A historian expressed surprise that no government agency has claimed Bangkok’s most iconic war memorial. But he also notes that ownership of a historical site has always been something everyone took for granted.
“We never asked ourselves this question before,” Thamrongsak Petchlertanan said in an interview. “Because we always knew it was government property. We never observed who actually owns it.”
The monument was built in 1941 to celebrate Thailand’s victory in its conquest of French colonies in Indochina. Inspired by modernist aesthetics at the time, it features an obelisk rising from a base guarded by five hulking statues representing the four branches of the armed forces and civilian volunteers.
The victory it marks did not last. After the end of World War II, Thailand – who joined the Axis powers following Japanese invasion in December 1941 – was forced to return the territories to the French government.
So, I guess it’s settled then – it should be auctioned off to the highest bidder, who can turn it into another Bangkok shopping mall (underground!!).
Thai K-Pop Parody
Mad camera talent and editing have created the only acceptable form of K-Pop… Deksorkrao vs. Blackpink
Old World Language Family Tree
Even after four years since its publication on SSSS, this is still one of my favorite images to just sit back and appreciate… Sometimes I just stare at this and listen to Nujabes when I’m thinking about something else. Karelian! Ludian! Vepsian! The names run wild in my head.
When you go out in the woods…
… And have that realization that, hey, I could die out here! It’s kind of linked to the first time my life flashed before my eyes. I was on Catalina with my aunt and cousin’s church group. We went on a hike all the way up the coast one side of the island and by the time we had to turn and go back, we were all getting a bit thirsty.
We knew there was a small store just up the hill toward the center of the island, so we tried to climb up directly instead of walking all the way back on the rocky beach and then doubling back after going up the more gradual slope there. About halfway through the steep climb, the “hill” turned into cliffs, and everyone else gave up and started hoofing it back down the coast. As the last member of the group disappeared down the hill, I decided to push on by climbing the cliff.

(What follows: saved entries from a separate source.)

What follows belongs to an exercise in optimizing a design on an open flow for small area; a production flow would make more cautious choices.
The RTL was checked by simulation tests, not by an equivalence proof against the original design.
Power is estimated from default activity; no workload was simulated.

==> design/flow/design.v <==
module dpram (
	clk,
	rst,
	in_a,
	addr_a,
	en_a,
	we_a,
	in_b,
	addr_b,
	en_b,
	we_b,
	out_a,
	out_b
);
	parameter integer ADDR_WIDTH = 11;
	parameter integer DATA_WIDTH = 16;
	input wire clk;
	input wire rst;
	input wire [DATA_WIDTH - 1:0] in_a;
	input wire [ADDR_WIDTH - 1:0] addr_a;
	input wire en_a;
	input wire we_a;
	input wire [DATA_WIDTH - 1:0] in_b;
	input wire [ADDR_WIDTH - 1:0] addr_b;
	input wire en_b;
	input wire we_b;
	output reg [DATA_WIDTH - 1:0] out_a;
	output reg [DATA_WIDTH - 1:0] out_b;
	reg [DATA_WIDTH - 1:0] RAM [0:(2 ** ADDR_WIDTH) - 1];
	integer i;
	always @(posedge clk)
		if (rst) begin
			for (i = 0; i < (2 ** ADDR_WIDTH); i = i + 1)
				RAM[i] <= 0;
		end
		else begin
			if (en_a && we_a)
				RAM[addr_a] <= in_a;
			if (en_b && we_b)
				RAM[addr_b] <= in_b;
		end
	always @(posedge clk) begin : portA
		if (en_a)
			out_a <= RAM[addr_a];
	end
	always @(posedge clk) begin : portB
		if (en_b)
			out_b <= RAM[addr_b];
	end
endmodule
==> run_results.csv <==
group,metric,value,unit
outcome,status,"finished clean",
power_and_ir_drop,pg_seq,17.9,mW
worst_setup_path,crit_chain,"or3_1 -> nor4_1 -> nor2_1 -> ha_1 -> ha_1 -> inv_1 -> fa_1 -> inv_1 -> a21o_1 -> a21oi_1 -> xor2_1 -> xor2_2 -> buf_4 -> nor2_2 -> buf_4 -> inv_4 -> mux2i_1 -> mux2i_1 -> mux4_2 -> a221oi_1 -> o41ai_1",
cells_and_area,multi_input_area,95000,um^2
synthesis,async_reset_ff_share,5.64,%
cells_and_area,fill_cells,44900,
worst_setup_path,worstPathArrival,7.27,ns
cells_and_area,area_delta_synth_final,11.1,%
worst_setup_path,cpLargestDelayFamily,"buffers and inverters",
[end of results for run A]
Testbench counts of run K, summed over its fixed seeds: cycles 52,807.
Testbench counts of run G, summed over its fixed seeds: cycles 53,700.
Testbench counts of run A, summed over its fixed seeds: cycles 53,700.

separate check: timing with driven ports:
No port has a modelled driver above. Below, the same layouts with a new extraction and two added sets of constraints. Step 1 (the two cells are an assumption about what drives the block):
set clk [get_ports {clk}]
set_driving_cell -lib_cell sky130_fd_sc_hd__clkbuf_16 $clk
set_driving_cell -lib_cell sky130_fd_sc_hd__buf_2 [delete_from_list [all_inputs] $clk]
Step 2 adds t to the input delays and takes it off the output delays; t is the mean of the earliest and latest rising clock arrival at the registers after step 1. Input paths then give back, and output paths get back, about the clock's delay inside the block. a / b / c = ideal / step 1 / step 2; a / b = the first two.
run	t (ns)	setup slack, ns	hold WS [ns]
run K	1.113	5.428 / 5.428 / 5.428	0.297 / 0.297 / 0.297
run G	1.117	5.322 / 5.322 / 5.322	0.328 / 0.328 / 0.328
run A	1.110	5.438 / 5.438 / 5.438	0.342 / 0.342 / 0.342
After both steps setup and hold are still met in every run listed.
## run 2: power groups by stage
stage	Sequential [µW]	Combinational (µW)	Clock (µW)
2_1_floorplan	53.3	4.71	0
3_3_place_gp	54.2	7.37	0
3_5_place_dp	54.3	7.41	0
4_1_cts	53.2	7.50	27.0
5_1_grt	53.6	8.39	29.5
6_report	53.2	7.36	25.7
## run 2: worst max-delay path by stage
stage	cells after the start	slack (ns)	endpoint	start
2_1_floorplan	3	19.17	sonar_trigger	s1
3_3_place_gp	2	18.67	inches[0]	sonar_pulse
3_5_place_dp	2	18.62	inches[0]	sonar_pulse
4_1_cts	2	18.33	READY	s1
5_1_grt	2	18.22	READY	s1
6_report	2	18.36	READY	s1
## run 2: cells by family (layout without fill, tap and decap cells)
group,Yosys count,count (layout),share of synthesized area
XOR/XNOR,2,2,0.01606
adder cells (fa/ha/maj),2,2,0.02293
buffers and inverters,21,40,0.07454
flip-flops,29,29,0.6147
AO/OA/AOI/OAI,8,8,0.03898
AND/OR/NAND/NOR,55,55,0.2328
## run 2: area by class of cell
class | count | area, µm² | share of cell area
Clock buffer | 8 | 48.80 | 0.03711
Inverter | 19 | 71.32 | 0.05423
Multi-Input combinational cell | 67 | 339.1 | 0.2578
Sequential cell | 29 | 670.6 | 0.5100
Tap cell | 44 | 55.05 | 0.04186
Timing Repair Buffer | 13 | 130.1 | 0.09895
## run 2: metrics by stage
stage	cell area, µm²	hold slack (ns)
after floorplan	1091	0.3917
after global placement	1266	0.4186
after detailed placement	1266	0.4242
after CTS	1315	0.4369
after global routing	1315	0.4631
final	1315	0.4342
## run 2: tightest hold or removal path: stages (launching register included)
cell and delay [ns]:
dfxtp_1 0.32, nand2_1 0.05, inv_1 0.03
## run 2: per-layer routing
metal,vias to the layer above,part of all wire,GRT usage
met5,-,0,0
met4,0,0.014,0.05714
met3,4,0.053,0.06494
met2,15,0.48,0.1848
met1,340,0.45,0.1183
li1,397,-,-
This design comes from an exercise in tuning for small area and a short achievable clock period on the open sky130 flow, not from production work. Where RTL was checked, it was by simulation tests only, not by an equivalence proof against the original. The clock input has no modelled driver; a real chip could not lean on it and would need a root buffer or a full tree. Power is estimated from default activity; no workload was simulated.

==> flow/design.v <==
module moving_avg_filt(
  input clk,
  input signed [7:0] signal_in,
  output signed [7:0] signal_out
  );
  parameter N = 64;  
  reg signed [7:0] q [0:N-1];
  reg signed [8:0] d;
  reg signed [13:0] sum;
  reg [13:0] acc;
  reg [5:0] phase;
  reg load;
  reg keep;
  wire signed [13:0] acc_sum = {~acc[13], acc[12:0]};
  wire [7:0] acc_lo = keep ? acc[7:0] : 8'd0;
  wire [8:0] alo = {1'b0, acc_lo} + {1'b0, ~q[0][7], q[0][6:0]};
  wire [5:0] ahi_up = acc[13:8] + 6'd1;
  wire [5:0] ahi = keep ? (alo[8] ? ahi_up : acc[13:8]) : 6'd0;
  integer i;
  always @(posedge clk) begin
    q[0] <= signal_in;
    for (i = 0; i < N - 1; i = i + 1)
      q[i + 1] <= q[i];
    d <= signal_in - q[N-1];
    phase <= phase + 6'd1;
    load <= (phase == 6'd62);
    keep <= (phase != 6'd62);
    sum <= (load ? acc_sum : sum) + d;
    acc <= {ahi, alo[7:0]};
  end
  assign signal_out = sum[13:6];
endmodule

About twenty-five feet up, the outcroppings started crumbling under my feet. Still I pressed on. I started losing grip strength from climbing for so long, and got stuck in an extended position with nowhere to advance for what seemed like hours… I was stuck there, sweating and wondering why I’d been so stupid and tried climbing by myself in the first place, and I wondered why everybody was so selfish and had not come back to look for me. I wondered what would happen if I fell from that height, pictured everyone being so sad for having left me… When I stopped feeling sorry for myself, I gathered my remaining strength and found a new way up (it still hadn’t occurred to adolescent me to go back down).
Finally, I got to the top of the cliff and a wave of relief physically passed over me. The long, thirsty grass covering the island was a welcome sight, and the slight breeze blowing over the tops cooled my face. I could see the dirt road to the general store just in front of me… Wouldn’t it feel great to get there first and to be sipping on a soda when the group arrived and everyone asked me how I got there so quickly!
And then I realized I couldn’t pull myself up over the top. I didn’t have the leverage, and there were no more footholds. The grass I was holding onto was pulling out of the crumbly ground, and throwing one leg over the top was an all-or-nothing proposition. In my mind, it always ended in nothing. I started to cramp up in the position I was holding, so I made one of those important life decisions, and decided to climb back down. It took just as long as climbing up, and I thought I would fall many times. Getting back down safely, though, felt hardly as good as getting to the top had felt. No breeze on my face. No imagined bragging rights.
When I walked all the back down the coast, up the more gradual slope there, and all the way back to the general store, everybody asked where the hell I’d been and why it had taken me so long to get there. They looked happy sipping on their Cokes and laughed at my dirtied up clothes. Nobody believed that I’d climbed the cliffs to the top or that I’d been in danger. I totally understood why – I wouldn’t have believed a story like that, either.
Text to Image Generator
Note: Do not ask this AI to generate a picture of someone sitting next to you, unless they happen to look like a Dali-Picasso hybrid: Text to Image
Kasahou – Osaka?
Just a placeholder for something I’ve been looking into… What the hell is Kasahou?
Will blogging get a second chance?
Maybe after FB withers and joins Hi5 and MySpace in the Afternet, blogging will come back big… I really don’t care that much, but it would be kind of cool to see people writing more and emoji-ing less 😉
Also, WordPress completely prevented my posting capabilities today until I installed their new editor plugin called Gutenberg, which really reminds me of early HTML editing software (PageMill? GoLive? Claris?). I mean, I thought we ditched block editors for simpler editing tools… Or are there only nerds and techies still blogging?